__WHAT THE TASK REQUIRES__:
If a line in the entries below includes "pending", pick it out and copy it.

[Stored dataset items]

Context: an optimization exercise on an open-source flow, tuned for small area. The choices shown serve that exercise and are no tape-out recipe. Only simulation tests tie the RTL to the original design; equivalence was not proved. No activity file was given, so power comes from the tool's default toggle rates.

Setup of gamma:
==> flow/design.v <==
`default_nettype none
package qpu_pkg;
  localparam int XLEN        = 32;
  localparam int INSTR_WIDTH = 32;
  localparam int RFIDX_WIDTH = 4;
  localparam int IMM_WIDTH   = 16;
  localparam int TIME_WIDTH  = 20;
  localparam int QUBIT_NUM   = 8;
  localparam int RF_NUM = 2 ** RFIDX_WIDTH;
  typedef logic [INSTR_WIDTH-1:0] instr_t;
  typedef logic [XLEN-1:0]        data_t;
  typedef logic [RFIDX_WIDTH-1:0] rfidx_t;
  typedef logic [TIME_WIDTH-1:0]  time_t;
  typedef logic [QUBIT_NUM-1:0]   qubits_t;
  typedef enum logic [3:0] {
    OP_NOP     = 4'd0,
    OP_ADD     = 4'd1,
    OP_ADDI    = 4'd2,
    OP_QWAIT   = 4'd3,
    OP_MEASURE = 4'd4,
    OP_FMR     = 4'd5
  } opcode_e;
endpackage
`default_nettype wire
`timescale 1ns/1ns
`default_nettype none
module qpu_exu_fa
(
  input  logic a,
  input  logic b,
  input  logic ci,
  output logic s,
  output logic co
);
  assign s  = a ^ b ^ ci;
  assign co = (a & b) | (ci & (a ^ b));
endmodule
module qpu_exu_ha
(
  input  logic a,
  input  logic b,
  output logic s,
  output logic co
);
  assign s  = a ^ b;
  assign co = a & b;
endmodule
module qpu_exu_alu
#(
  parameter int NB = 5,
  parameter logic [8*NB+7:0] BND = {8'd32, 8'd26, 8'd20, 8'd14, 8'd7, 8'd0}
)
(
  input  logic [31:0] i_a,
  input  logic [31:0] i_b,
  output logic [31:0] o_sum
);
  logic [NB:0] bc;
  assign bc[0] = 1'b0;
  for (genvar k = 0; k < NB; k++)
  begin : g_blk
    localparam int LO = int'(BND[8*k +: 8]);
    localparam int HI = int'(BND[8*(k+1) +: 8]);
    localparam int W  = HI - LO;
    logic [W:1]   c0;    
    logic [W-1:0] s0;    
    qpu_exu_ha u_ha0 (.a (i_a[LO]), .b (i_b[LO]), .s (s0[0]), .co (c0[1]));
    for (genvar i = 1; i < W; i++)
    begin : g_fa
      qpu_exu_fa u_fa (.a (i_a[LO+i]), .b (i_b[LO+i]), .ci (c0[i]), .s (s0[i]), .co (c0[i+1]));
    end
    if (k == 0)
    begin : g_first
      assign o_sum[HI-1:LO] = s0;
      assign bc[k+1] = c0[W];
    end
    else
    begin : g_inc
      logic [W-1:0] t;   
      assign t[0] = bc[k];
      for (genvar i = 0; i < W-1; i++)
      begin : g_ha
        qpu_exu_ha u_ha (.a (s0[i]), .b (t[i]), .s (o_sum[LO+i]), .co (t[i+1]));
      end
      assign o_sum[HI-1] = s0[W-1] ^ t[W-1];
      assign bc[k+1] = c0[W] | (bc[k] & (&s0));
    end
  end
endmodule
`default_nettype wire
`timescale 1ns/1ns
`default_nettype none
module qpu_exu_aoi222
(
  input  logic s0, d0,
  input  logic s1, d1,
  input  logic s2, d2,
  output logic y
);
  assign y = !((s0 && d0) || (s1 && d1) || (s2 && d2));
endmodule
module qpu_exu_hold
(
  input  logic en,
  input  logic en_n,
  input  logic w,
  input  logic q,
  output logic d
);
  assign d = (en && w) || (en_n && q);
endmodule
module qpu_exu_holdv
#(
  parameter int W = 1
)
(
  input  logic         en,
  input  logic [W-1:0] w,
  input  logic [W-1:0] q,
  output logic [W-1:0] d
);
  for (genvar b = 0; b < W; b++)
  begin : g_bit
    qpu_exu_hold u_hold (.en (en), .en_n (!en), .w (w[b]), .q (q[b]), .d (d[b]));
  end
endmodule
`default_nettype wire
`timescale 1ns/1ns
`default_nettype none
import qpu_pkg::*;
module qpu_exu
(
  input  logic    clk,
  input  logic    i_arst_n,
  input  logic    i_instr_valid,
  output logic    o_instr_ready,
  input  qpu_pkg::instr_t  i_instr,
  output logic    o_tiq_valid,
  input  logic    i_tiq_ready,
  output qpu_pkg::time_t   o_tiq_time,
  output logic    o_evq_valid,
  input  logic    i_evq_ready,
  output qpu_pkg::time_t   o_evq_time,
  output qpu_pkg::qubits_t o_evq_qubits,
  input  logic    i_mcu_valid,
  input  qpu_pkg::qubits_t i_mcu_result,
  output logic    o_wb_valid,
  output qpu_pkg::rfidx_t  o_wb_rdidx,
  output qpu_pkg::data_t   o_wb_data
);
  logic [3:0]  op;
  logic [3:0]  rd, rs1, rs2;
  logic [15:0] imm;
  assign op  = i_instr[31:28];
  assign rd  = i_instr[27:24];
  assign rs1 = i_instr[23:20];
  assign rs2 = i_instr[19:16];
  assign imm = i_instr[15:0];
  logic is_add, is_addi, is_qwait, is_meas, is_fmr, is_wb;
  assign is_add   = (op == 4'd1);
  assign is_addi  = (op == 4'd2);
  assign is_qwait = (op == 4'd3);
  assign is_meas  = (op == 4'd4);
  assign is_fmr   = (op == 4'd5);
  assign is_wb    = is_add | is_addi | is_fmr;
  logic a_rf, a_time, b_rf, b_imm, b_sext, b_fmr;
  assign a_rf   = !op[2] && !(op[1] && op[0]);                  
  assign a_time = (op[1] && op[0]) || (op[2] && !op[0]);        
  assign b_rf   = !op[2] && !op[1] && op[0];                    
  assign b_imm  = !op[2] && op[1];                              
  assign b_sext = !op[2] && op[1] && !op[0];                    
  assign b_fmr  = op[2] && op[0];                               
  qpu_pkg::data_t regs [1:15];
  logic [15:1]    rf_vld;
  qpu_pkg::time_t time_q;
  logic           time_vld;
  qpu_pkg::qubits_t meas_q;
  qpu_pkg::qubits_t oitf_mem [4];
  logic [3:0] oitf_vld;
  logic       oitf_full;
  logic [3:0] head_oh;
  qpu_pkg::qubits_t head_mask;
  qpu_pkg::qubits_t pending;
  always_comb
  begin
    pending = '0;
    for (int i = 0; i < 4; i++)
      if (oitf_vld[i])
        pending = pending | oitf_mem[i];
  end
  logic fmr_stall, meas_stall, qwait_stall, issue;
  assign fmr_stall   = is_fmr && pending[imm[2:0]];
  assign meas_stall  = is_meas && (oitf_full || (o_evq_valid && !i_evq_ready));
  assign qwait_stall = is_qwait && o_tiq_valid && !i_tiq_ready;
  assign o_instr_ready = !(fmr_stall || meas_stall || qwait_stall);
  assign issue = i_instr_valid && o_instr_ready;
  logic [15:1] sel_a, sel_b;
  always_comb
  begin
    for (int i = 1; i < 16; i++)
    begin
      sel_a[i] = a_rf && rf_vld[i] && (rs1 == 4'(i));
      sel_b[i] = b_rf && rf_vld[i] && (rs2 == 4'(i));
    end
  end
  logic [4:0] ya [32];
  logic [4:0] yb [32];
  for (genvar b = 0; b < 32; b++)
  begin : g_rd
    for (genvar g = 0; g < 5; g++)
    begin : g_grp
      qpu_exu_aoi222 u_a (
        .s0 (sel_a[3*g+1]), .d0 (regs[3*g+1][b]),
        .s1 (sel_a[3*g+2]), .d1 (regs[3*g+2][b]),
        .s2 (sel_a[3*g+3]), .d2 (regs[3*g+3][b]),
        .y  (ya[b][g])
      );
      qpu_exu_aoi222 u_b (
        .s0 (sel_b[3*g+1]), .d0 (regs[3*g+1][b]),
        .s1 (sel_b[3*g+2]), .d1 (regs[3*g+2][b]),
        .s2 (sel_b[3*g+3]), .d2 (regs[3*g+3][b]),
        .y  (yb[b][g])
      );
    end
  end
  qpu_pkg::data_t opa, opb, sum;
  always_comb
  begin
    for (int b = 0; b < 32; b++)
    begin
      opa[b] = !(&ya[b]);
      opb[b] = !(&yb[b]);
    end
    opa[19:0] = opa[19:0] | ({20{a_time && time_vld}} & time_q);
    opb[15:0] = opb[15:0] | ({16{b_imm}} & imm);
    opb[31:16] = opb[31:16] | {16{b_sext && imm[15]}};
    opb[0] = opb[0] | (b_fmr && meas_q[imm[2:0]]);
  end
  qpu_exu_alu u_add (.i_a(opa), .i_b(opb), .o_sum(sum));
  logic rf_we;
  assign rf_we = issue && is_wb;
  logic [15:1] rf_wen;
  always_comb
    for (int i = 1; i < 16; i++)
      rf_wen[i] = rf_we && (rd == 4'(i));
  qpu_pkg::data_t regs_d [1:15];
  for (genvar i = 1; i < 16; i++)
  begin : g_rf
    for (genvar b = 0; b < 32; b++)
    begin : g_bit
      qpu_exu_hold u_hold (
        .en   (rf_wen[i]),
        .en_n (!rf_wen[i]),
        .w    (sum[b]),
        .q    (regs[i][b]),
        .d    (regs_d[i][b])
      );
    end
  end
  always_ff @(posedge clk)
  begin
    for (int i = 1; i < 16; i++)
      regs[i] <= regs_d[i];
  end
  always_ff @(posedge clk or negedge i_arst_n)
  begin
    if (!i_arst_n)
    begin
      rf_vld   <= '0;
      time_vld <= 1'b0;
    end
    else
    begin
      for (int i = 1; i < 16; i++)
        if (rf_we && (rd == 4'(i)))
          rf_vld[i] <= 1'b1;
      if (issue && is_qwait)
        time_vld <= 1'b1;
    end
  end
  logic issue_qwait;
  assign issue_qwait = issue && is_qwait;
  qpu_pkg::time_t time_d;
  qpu_exu_holdv #(.W(20)) u_time_hold (
    .en (issue_qwait), .w (sum[19:0]), .q (time_q), .d (time_d)
  );
  always_ff @(posedge clk)
    time_q <= time_d;
  assign o_tiq_time = time_q;
  logic oitf_push, oitf_pop;
  assign oitf_push = issue && is_meas;
  assign oitf_pop  = i_mcu_valid;
  assign oitf_full = oitf_vld[3];
  always_comb
  begin
    for (int e = 0; e < 4; e++)
      head_oh[e] = oitf_vld[e] && !((e < 3) ? oitf_vld[(e+1)%4] : 1'b0);
    head_mask = '0;
    for (int e = 0; e < 4; e++)
      head_mask = head_mask | ({8{head_oh[e]}} & oitf_mem[e]);
  end
  always_ff @(posedge clk or negedge i_arst_n)
  begin
    if (!i_arst_n)
    begin
      oitf_vld <= '0;
      meas_q   <= '0;
    end
    else
    begin
      case ({oitf_push, oitf_pop})
        2'b10:   oitf_vld <= {oitf_vld[2:0], 1'b1};
        2'b01:   oitf_vld <= {1'b0, oitf_vld[3:1]};
        default: oitf_vld <= oitf_vld;
      endcase
      if (oitf_pop)
        meas_q <= (meas_q & ~head_mask) | (i_mcu_result & head_mask);
    end
  end
  for (genvar e = 0; e < 4; e++)
  begin : g_oitf
    qpu_pkg::qubits_t mem_d;
    qpu_exu_holdv #(.W(8)) u_hold (
      .en (oitf_push), .w ((e == 0) ? imm[7:0] : oitf_mem[(e+3)%4]), .q (oitf_mem[e]), .d (mem_d)
    );
    always_ff @(posedge clk)
      oitf_mem[e] <= mem_d;
  end
  assign o_evq_qubits = oitf_mem[0];
  qpu_pkg::time_t   evq_time_d;
  qpu_exu_holdv #(.W(20)) u_evq_time_hold (
    .en (oitf_push), .w (sum[19:0]), .q (o_evq_time), .d (evq_time_d)
  );
  always_ff @(posedge clk or negedge i_arst_n)
  begin
    if (!i_arst_n)
    begin
      o_tiq_valid <= 1'b0;
      o_evq_valid <= 1'b0;
      o_wb_valid  <= 1'b0;
    end
    else
    begin
      if (issue && is_qwait)
        o_tiq_valid <= 1'b1;
      else if (i_tiq_ready)
        o_tiq_valid <= 1'b0;
      if (oitf_push)
        o_evq_valid <= 1'b1;
      else if (i_evq_ready)
        o_evq_valid <= 1'b0;
      o_wb_valid <= rf_we;
    end
  end
  always_ff @(posedge clk)
  begin
    o_evq_time   <= evq_time_d;
    o_wb_rdidx <= rd;
    o_wb_data  <= sum;
  end
endmodule
`default_nettype wire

__YOUR SOLUTION__:
  qpu_pkg::qubits_t pending;
    pending = '0;
        pending = pending | oitf_mem[i];
  assign fmr_stall   = is_fmr && pending[imm[2:0]];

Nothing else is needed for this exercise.